Locations of Selected Sites
The selection model estimates the proportion of sites in a gene subject to positive selection, but does not identify which specific sites have actually been selected. An empirical Bayes' approach can be used along with the results of the selection model, however, to estimate the probability that specific sites are subject to selection (Nielsen and Yang 1998
). Using this method, 29 sites in salmonid transferrin were estimated to be positively selected with posterior probability greater than 0.95 for at least one of the four alternative salmonid trees (table 3
).
|
The crystal structure of salmonid transferrin has not been determined, but the crystal structure of the N- and C-lobes of mammalian transferrins are very similar to each other (Anderson et al. 1989
). The divergence time between the two lobes predates the divergence times between mammals and fish (e.g., Baldwin 1993
), so it seems reasonable to assume that the three-dimensional structure of salmonid transferrin will be similar to that of the mammalian transferrin. The crystal structures of human transferrin, human lactoferrin, bovine lactoferrin, and rabbit transferrin are also all very similar (Moore et al. 1997
), providing additional confidence that the general three-dimensional structure of transferrin is likely to be quite conserved among diverse species. Figure 4 shows the structure of diferric bovine lactoferrin (Moore et al. 1997
), with the sites homologous to likely positively selected salmonid sites (table 2
) shaded dark gray. Three of the 29 salmon sites identified as positively selected did not have homologous sites in the bovine sequence. Consistent with the bacterial-selection hypothesis, the 26 remaining sites that were estimated to be subject to positive selection in salmonids were all found near the outside of the molecule, and in several cases sites which were not close to each other in the primary sequence were physically close together in the folded molecule.
|
Why Are dn/ds Ratios Not High Among Mammals or Other Nonsalmonids?

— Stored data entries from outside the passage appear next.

--- src/rtl/sequencer_pkg.sv ---
// Shared definitions for the microprogram sequencer: default address width
// and the 4-bit sequencer instruction encoding.
package sequencer_pkg;

    localparam int ADDR_W_DEF = 8;

    typedef enum logic [3:0] {
        I_JZ   = 4'd0,
        I_CJS  = 4'd1,
        I_JMAP = 4'd2,
        I_CJP  = 4'd3,
        I_PUSH = 4'd4,
        I_JSRP = 4'd5,
        I_CJV  = 4'd6,
        I_JRP  = 4'd7,
        I_RFCT = 4'd8,
        I_RPCT = 4'd9,
        I_CRTN = 4'd10,
        I_CJPP = 4'd11,
        I_LDCT = 4'd12,
        I_LOOP = 4'd13,
        I_CONT = 4'd14,
        I_TWB  = 4'd15
    } instr_e;

endpackage

--- src/rtl/mps_stack.sv ---
// Subroutine/loop LIFO: a push when full overwrites the top entry, a pop when
// empty is ignored, and clear empties the stack without touching storage.
module mps_stack #(
    parameter int ADDR_W      = 8,
    parameter int STACK_DEPTH = 5
) (
    input  logic              clk_i,
    input  logic              rst_i,
    input  logic              clr_i,
    input  logic              push_i,
    input  logic              pop_i,
    input  logic [ADDR_W-1:0] data_i,
    output logic [ADDR_W-1:0] tos_o,
    output logic              full_n_o
);

    localparam int SP_W  = $clog2(STACK_DEPTH + 1);
    localparam int IDX_W = (STACK_DEPTH > 1) ? $clog2(STACK_DEPTH) : 1;
    localparam logic [SP_W-1:0] SP_MAX = SP_W'(STACK_DEPTH);

    logic [ADDR_W-1:0] mem_q [STACK_DEPTH];
    logic [SP_W-1:0]   sp_q, sp_d;
    logic              full, empty;
    logic [IDX_W-1:0]  wr_idx, top_idx;

    assign full     = (sp_q == SP_MAX);
    assign empty    = (sp_q == '0);
    assign full_n_o = ~full;
    assign top_idx  = IDX_W'(sp_q - SP_W'(1));
    // When full, the write lands on the current top instead of past the end.
    assign wr_idx   = full ? IDX_W'(STACK_DEPTH - 1) : IDX_W'(sp_q);
    assign tos_o    = empty ? '0 : mem_q[top_idx];

    always_comb begin
        sp_d = sp_q;
        if (clr_i)
            sp_d = '0;
        else if (push_i && !full)
            sp_d = sp_q + SP_W'(1);
        else if (pop_i && !empty)
            sp_d = sp_q - SP_W'(1);
    end

    always_ff @(posedge clk_i or posedge rst_i) begin
        if (rst_i) begin
            sp_q <= '0;
            for (int k = 0; k < STACK_DEPTH; k++)
                mem_q[k] <= '0;
        end else begin
            sp_q <= sp_d;
            if (push_i && !clr_i)
                mem_q[wr_idx] <= data_i;
        end
    end

endmodule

If interaction with bacterial iron acquisition proteins is the mechanism leading to positive selection at transferrin, it is puzzling that the evidence for such selection is found only in salmonids. Transferrin plays a role in disease resistance in mammals (reviewed by Martinez, Delgado-Iribarren, and Baquero 1990
), so if selection due to iron-binding competition from bacteria is a plausible selective mechanism in salmonids, it is also certainly a plausible selective mechanism in mammals. Furthermore, there is evidence that interactions between egg and sperm transferrin genotypes affect fertility in mammals (reviewed by Wedekind 1994
), providing independent evidence that extant transferrin alleles are indeed under selection in at least some mammalian species. There are, however, at least four possible explanations for the lack of evidence for positive selection outside of the salmonids. The first possible explanation can be ruled out with the data in hand; the other three are speculative, and additional experiments will be required to test them.

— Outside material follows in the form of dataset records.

--- src/rtl/pte_mem_port_pkg.sv ---
// -----------------------------------------------------------------------------
// pte_mem_port_pkg
//   Shared definitions for the page-table-walker memory port: bus widths,
//   FSM state encoding, timeout default, last-PTE cache defaults and a
//   word-alignment helper used wherever a PTE address is captured.
// -----------------------------------------------------------------------------
package pte_mem_port_pkg;

  localparam int unsigned PTE_AW = 32;
  localparam int unsigned PTE_DW = 32;

  // Cycles spent waiting for a DRAM response before the transaction aborts.
  localparam int unsigned PTE_TIMEOUT_DEFAULT = 1023;

  // Last-read PTE cache enabled by default.
  localparam bit PTE_CACHE_EN_DEFAULT = 1'b1;

  typedef enum logic [2:0] {
    ST_IDLE    = 3'd0,
    ST_WR_REQ  = 3'd1,
    ST_WR_WAIT = 3'd2,
    ST_RD_REQ  = 3'd3,
    ST_RD_WAIT = 3'd4,
    ST_DONE    = 3'd5
  } pte_state_e;

  // PTEs are 4-byte aligned; the low two address bits carry no meaning.
  function automatic logic [PTE_AW-1:0] pte_word_align(input logic [PTE_AW-1:0] addr);
    return addr & {{(PTE_AW-2){1'b1}}, 2'b00};
  endfunction

endpackage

First, the branch lengths outside of the salmonid clade of the transferrin tree are for the most part much longer than the branch lengths in the salmonid clade (fig. 1 ), suggesting the possibility that saturation of nonsynonymous substitutions could result in underestimation of dn/ds ratios outside of the salmonid clade. This possibility was tested by using the evolver program in the PAML package (see Materials and Methods) to simulate trees with branch lengths and topologies identical to the Eutherian mammalian tree in figure 3 but with a parametric dn/ds ratio of 1.15 (equal to the single-ratio estimate for the salmonids; table 2 ). The results of these simulations show that the model can adequately estimate dn/ds ratios similar to the salmonid ratios for trees with branch lengths equal to those estimated for the mammalian transferrin tree (the mean estimated dn/ds ratio for 10 simulations was 1.23, with a standard deviation of 0.056). Similar results were obtained using a tree of all of the nonsalmonid sequences (the mean estimated dn/ds ratio for 10 simulations was 1.22, with a standard deviation of 0.074). These simulation results show that longer branch lengths cannot explain the lack of high dn/ds ratios outside of the salmonid clade.

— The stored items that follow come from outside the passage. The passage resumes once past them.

**src/rtl/dac_spi_ctrl.sv**
```systemverilog
// dac_spi_ctrl -- serial DAC controller fed by the DAC instruction queue.
//
// Pops one {channel, data} instruction at a time (one-cycle rd_ack_out
// pulse) and shifts it out as a 32-bit SPI write frame, MSB first. The DAC
// samples dac_din_out on the falling edge of dac_sclk_out. After reset an
// optional internal-reference-enable frame goes out before any queue data.
//
// Ports:
//   clk_in         system clock
//   reset_in       asynchronous, active-high reset
//   data_in        instruction data from queue (W_DATA bits, left-justified)
//   chan_in        instruction channel from queue (W_CHS bits)
//   data_valid_in  queue output valid
//   rd_ack_out     one-cycle pop pulse to queue
//   dac_nsync_out  SPI frame select, active-low
//   dac_sclk_out   SPI clock, idles high
//   dac_din_out    SPI data, MSB first
//   busy_out       high while a frame or the inter-frame gap is in progress
module dac_spi_ctrl #(
  parameter int         W_DATA    = 16,
  parameter int         W_CHS     = 3,
  parameter int         CLK_HALF  = 2,
  parameter int         T_SYNC_HI = 4,
  parameter logic [3:0] CMD_WR    = 4'b0011,
  parameter bit         INIT_REF  = 1'b1
) (
  input  logic              clk_in,
  input  logic              reset_in,
  input  logic [W_DATA-1:0] data_in,
  input  logic [W_CHS-1:0]  chan_in,
  input  logic              data_valid_in,
  output logic              rd_ack_out,
  output logic              dac_nsync_out,
  output logic              dac_sclk_out,
  output logic              dac_din_out,
  output logic              busy_out
);

  typedef enum logic [1:0] {ST_INIT, ST_IDLE, ST_SHIFT, ST_SYNC_HI} state_t;

  localparam logic [31:0] INIT_FRAME = 32'h0800_0001;
  localparam logic [15:0] DIV_MAX    = 16'(CLK_HALF - 1);
  localparam logic [15:0] GAP_MAX    = 16'(T_SYNC_HI - 1);
  localparam state_t      RST_STATE  = INIT_REF ? ST_INIT : ST_IDLE;

  state_t      r_state;
  logic [31:0] r_shift;
  logic [4:0]  r_bit;
  logic [15:0] r_div;
  logic [15:0] r_gap;
  logic        r_rd_ack, r_nsync, r_sclk, r_din, r_busy;

  logic [15:0] w_data16;
  logic [3:0]  w_chan4;
  logic [31:0] w_frame;
  logic [31:0] w_load;

  // Data is left-justified into the 16-bit field; narrower DACs get zero fill
  assign w_data16 = 16'(data_in) << (16 - W_DATA);
  assign w_chan4  = 4'(chan_in);
  assign w_frame  = {4'h0, CMD_WR, w_chan4, w_data16, 4'h0};
  assign w_load   = (r_state == ST_INIT) ? INIT_FRAME : w_frame;

  always_ff @(posedge clk_in or posedge reset_in) begin
    if (reset_in) begin
      r_state  <= RST_STATE;
      r_shift  <= '0;
      r_bit    <= '0;
      r_div    <= '0;
      r_gap    <= '0;
      r_rd_ack <= 1'b0;
      r_nsync  <= 1'b1;
      r_sclk   <= 1'b1;
      r_din    <= 1'b0;
      r_busy   <= 1'b0;
    end else begin
      r_rd_ack <= 1'b0;
      case (r_state)
        ST_INIT, ST_IDLE: begin
          // INIT loads unconditionally; IDLE only on a valid queue word
          if (r_state == ST_INIT || data_valid_in) begin
            r_shift  <= w_load;
            r_din    <= w_load[31];
            r_nsync  <= 1'b0;
            r_sclk   <= 1'b1;
            r_div    <= '0;
            r_bit    <= '0;
            r_busy   <= 1'b1;
            r_rd_ack <= (r_state == ST_IDLE);
            r_state  <= ST_SHIFT;
          end
        end
        ST_SHIFT: begin
          if (r_div != DIV_MAX) begin
            r_div <= r_div + 16'd1;
          end else begin
            r_div <= '0;
            if (r_sclk) begin
              r_sclk <= 1'b0;                 // falling edge: DAC samples din
            end else if (r_bit == 5'd31) begin
              // end of last low phase: close the frame
              r_sclk  <= 1'b1;
              r_nsync <= 1'b1;
              r_din   <= 1'b0;
              r_gap   <= '0;
              r_state <= ST_SYNC_HI;
            end else begin
              // rising edge: present the next bit
              r_sclk  <= 1'b1;
              r_bit   <= r_bit + 5'd1;
              r_din   <= r_shift[30];
              r_shift <= {r_shift[30:0], 1'b0};
            end
          end
        end
        ST_SYNC_HI: begin
          if (r_gap == GAP_MAX) begin
            r_busy  <= 1'b0;
            r_state <= ST_IDLE;
          end else begin
            r_gap <= r_gap + 16'd1;
          end
        end
        default: begin
          r_busy  <= 1'b0;
          r_state <= ST_IDLE;
        end
      endcase
    end
  end

  assign rd_ack_out    = r_rd_ack;
  assign dac_nsync_out = r_nsync;
  assign dac_sclk_out  = r_sclk;
  assign dac_din_out   = r_din;
  assign busy_out      = r_busy;

endmodule
```
**config.mk**
```make
export PLATFORM = sky130hd
export DESIGN_NAME = dac_spi_ctrl
export DESIGN_NICKNAME = d
export VERILOG_FILES = /design/src/rtl/dac_spi_ctrl.sv
export SDC_FILE = /design/constraint.sdc
export NUM_CORES = 1
export LEC_CHECK = 0
export CAP_MARGIN = 20
export CELL_PAD_IN_SITES_DETAIL_PLACEMENT = 2
export CELL_PAD_IN_SITES_GLOBAL_PLACEMENT = 2
export CORE_ASPECT_RATIO = 1.5
export CORE_MARGIN = 2
export CORE_UTILIZATION = 35
export DETAILED_ROUTE_END_ITERATION = 6
export PLACE_DENSITY = 0.83
export SETUP_SLACK_MARGIN = 0.05
export SYNTH_ARGS = -nofsm -noshare
export SYNTH_HDL_FRONTEND = slang
export SYNTH_SLANG_ARGS = --single-unit
```
**constraint.sdc**
```tcl
create_clock -name clk_in -period 2.79 [get_ports clk_in]
set_clock_uncertainty 0.05 [all_clocks]
set_input_delay 0.837 -clock clk_in [delete_from_list [all_inputs] [get_ports clk_in]]
set_output_delay 0.837 -clock clk_in [all_outputs]
set_load 0.005 [all_outputs]
```
==> results by group <==
Clock tree
  • CTS tree: built
  • CTS buffer count: 9
  • CTS Sinks: 75
  • Setup Buffers After CTS: 0
  • Worst skew pair latency: 0.34 ns
  • Hold-fix buffers at CTS: 0
  • Clock buffer depth: 2
  • CTS clk-pin slew, worst paths: 0.07 ns
  • CTS Root Cell: clkbuf_16
  • H-tree lvl count: 3
  • CTS resizes: 0

Placed design
  • Post-DP HPWL: about 8000 µm
  • Area post-placement: between 4000 and 5000 µm²
  • GP Congestion: slightly below 0.8
  • # placed instances: between 500 and 600
  • Port bufs: 26
  • DP Worst Slack: ~0.26 ns

Setup path
  • CP Data Required Time: 2.96 ns
  • CP Max Fanout: 35
  • Critical Path Sink Type: register
  • Critical path type: register to register
  • Startpoint type of the worst setup path: register
  • WP data arrival: 2.64 ns

GRT
  • GRT overflow: 0
  • Gr usage total: 0.214
  • Initial antenna violation count: 0
  • Pin count of the biggest net entering global routing: 36
  • Vias in the first global route: roughly 3.7k
  • Global-route wire length before repair: ~20000 µm

STA
  • TNS Setup: 0 ns
  • Final slew viol count: 0
  • Post-route minimum period: 2.46 ns
  • Final count of negative-setup-slack endpoints: 0
  • Ratio of final minimum period to clock period: 0.883
  • Hold WS: 0.467 ns
  • Fin worst setup slack: about 0.33 ns
  • Fmax: 406 MHz
  • Final Hold Violating Endpoints: 0
  • Slew @ Worst Pin: 0.649 ns
  • Relative slew slack: 0.566
  • RSZ-0062 raised after global routing: no

Detailed routing
  • # DRC: 0
  • Antenna-violating nets left: 0
  • Initial DRC Count: 154
  • Via count: ~3.2k
  • Via density: ~5.6
  • Final WL: between 10000 and 15000 µm
  • 1st-pass router iterations: 4
  • Per-cell routed wire length: 21.3 µm

Flow run
  • MaxCap Viol Count: 0

Yosys
  • Seq/Total Area, Yosys: 0.480
  • Post-Syn Area per Cell: between 10 and 15 µm²
  • Mapped Area: 3910 µm²
  • Post-synth EDFFs: 0
  • Gate Count Post-Synth: ~380
  • Syn nets: about 410
  • Share of the synthesized area in the top cell type: 0.467
  • Main area contributors after synthesis: dfrtp_1, mux2_4, a22o_1
  • Library cells used by synthesis: 49
  • Yosys warnings: 0
  • Main synth FF type: dfrtp_1
  • Asr flop ratio synth: 1.00
  • Synth Register Bits: 75
  • Largest area contributor in the netlist: dfrtp_1

Power
  • Worst vdd ir: 0.428 mV
  • Leakage: 2.20 nW
  • Power Density: roughly 940 nW/µm²

Run status
  • Status: finished, final reports clean

Floorplanning
  • Io pins: 27
  • Core Rows: 47
  • Die height: 134 µm
  • Die W: 90.3 µm
  • Core Area: between 10000 and 15000 µm²
  • Die area: 12100 µm²
  • Initial core utilization: 0.356

Hold path
  • HP Class: register to register

Final layout
  • FF/Latch Area: 1880 µm²
  • Layout area overhead: 19.5%
  • Nets: 438
  • Final cell area excluding filler cells: 4680 µm²
  • Layout cell share with drive strength beyond 1: 0.144
  • Antenna diode count: 0
  • Area occupied by multi-input gates: 1850 µm²
  • Fin cells: 563
  • # fillers: 1190
[worst max-delay path, stage by stage (launching register included)]
cell and delay (ns):
dfrtp_1 0.42, inv_1 0.09, ha_1 0.14, nor3b_1 0.39, and4_1 0.35, nand2_2 0.12
a21o_2 0.25, buf_12 0.19, a211o_1 0.34
[path summary, 6_finish.rpt]
check / start / endpoint / slack [ns] / cells past startpoint
hold reg to reg: r_div[15] / r_div[15] / 0.47 / 1
hold / removal: r_div[15] / r_div[15] / 0.47 / 1
setup / recovery: r_div[1] / r_bit[2] / 0.33 / 8
max in group asynchronous: reset_in / dac_nsync_out / 1.19 / 3
min in group asynchronous: reset_in / r_bit[4] / 0.88 / 2
setup reg to reg: r_div[1] / r_bit[2] / 0.33 / 8
[synth_stat cells, drive strengths merged, types with 3 or more instances]
cell    number
dfrtp       73
nand2       46
a22o        22
mux2        21
inv         19
nand3       19
o21ai       17
a21oi       16
mux2i       13
nor2        12
clkbuf      11
and3        10
buf         10
nor4        10
nor3         8
a31oi        7
nand4        7
and4         5
ha           5
o31ai        5
xor2         5
a211o        4
and2         4
nand2b       4
a21o         3
[area by class of cell]
class | instances | share of cell area
timing repair buffer | 39 | 0.0846
sequential | 75 | 0.402
tap | 147 | 0.0393
clock buffer | 9 | 0.0482
multi-input combinational | 266 | 0.397
clock inverter | 7 | 0.0126
inverter | 20 | 0.0169
[cell families (layout without fill, tap and decap cells)]
family	Yosys count	count (layout)	synth area share
AO/OA/AOI/OAI	88	88	0.157
XOR/XNOR	7	7	0.0157
adder cells (fa/ha/maj)	5	5	0.0160
buffers and inverters	41	75	0.0470
multiplexers	34	34	0.108
AND/OR/NAND/NOR	132	132	0.176
flip-flops	75	75	0.480
[per-stage QoR]
stage | utilization | total power, W
after global placement | 0.399 | 0.00309
after detailed placement | 0.399 | 0.00324
final | 0.425 | 0.00441
after CTS | 0.425 | 0.00447
after global routing | 0.425 | 0.00468
after floorplan | - | 0.00271
[layer usage]
| layer | vias up | track usage | routed length, µm |
|---|---|---|---|
| li1 | 1447 | - | - |
| met1 | 1675 | 0.237 | 4630 |
| met2 | 27 | 0.412 | 6990 |
| met3 | 12 | 0.0288 | 160 |
| met4 | 0 | 0.0803 | 202 |
| met5 | - | 0 | 0 |
[power by group]
| group | internal [W] | switching, W | total, W |
|---|---|---|---|
| clock | 0.000619 | 0.000530 | 0.00115 |
| combinational | 0.000782 | 0.000838 | 0.00162 |
| sequential | 0.00139 | 0.000259 | 0.00164 |
| total | 0.00279 | 0.00163 | 0.00441 |
[cells in the final DEF, fill, tap and decap left out, types with 3 or more instances in the layout]
| master | netlist | final |
|---|---|---|
| dfrtp_1 | 73 | 73 |
| nand2_1 | 45 | 45 |
| clkdlybuf4s50_1 | 0 | 26 |
| a22o_1 | 22 | 22 |
| nand3_1 | 19 | 19 |
| inv_1 | 19 | 18 |
| o21ai_0 | 17 | 17 |
| a21oi_1 | 16 | 16 |
| mux2_4 | 15 | 15 |
| mux2i_1 | 13 | 13 |
| nor2_1 | 12 | 11 |
| and3_1 | 10 | 10 |
| buf_4 | 0 | 10 |
| clkbuf_16 | 0 | 9 |
| nor3_1 | 8 | 8 |
| nor4_1 | 7 | 7 |
| a31oi_1 | 7 | 7 |
| nand4_1 | 7 | 7 |
| mux2_2 | 6 | 6 |
| and4_1 | 5 | 5 |
| o31ai_1 | 5 | 5 |
| xor2_1 | 5 | 5 |
| ha_1 | 5 | 5 |
| nand2b_1 | 4 | 4 |
| and2_1 | 4 | 4 |
| a211o_1 | 4 | 4 |
| nor4_2 | 3 | 3 |
| inv_6 | 0 | 3 |
| buf_12 | 0 | 3 |
[registers in the layout, indices dropped and copies added, names as in the netlist]
register	cells
r_bit	5
r_gap	16
r_shift	31
dac_sclk_out	1
r_div	16
busy_out	1
r_state	2
dac_nsync_out	1
rd_ack_out	1
dac_din_out	1
Note: power is estimated with default switching activity, not from simulation.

Second, some investigators have argued that fish rely more heavily on their nonadaptive immune systems than do higher vertebrates, perhaps leading to stronger selection on fish transferrin (e.g., Nonaka and Smith 2000). This explanation fails to explain why salmonid transferrins should be subject to greater positive selection than the transferrins of the nonsalmonid fishes in this study, however.
Third, the salmonid species in this study are all at least partially diadromous and therefore occupy a great variety of habitats throughout their life cycles (freshwater, estuarine, marine). This diverse lifestyle may result in exposure to a large variety of pathogens, thus imposing especially strong selection on transferrin.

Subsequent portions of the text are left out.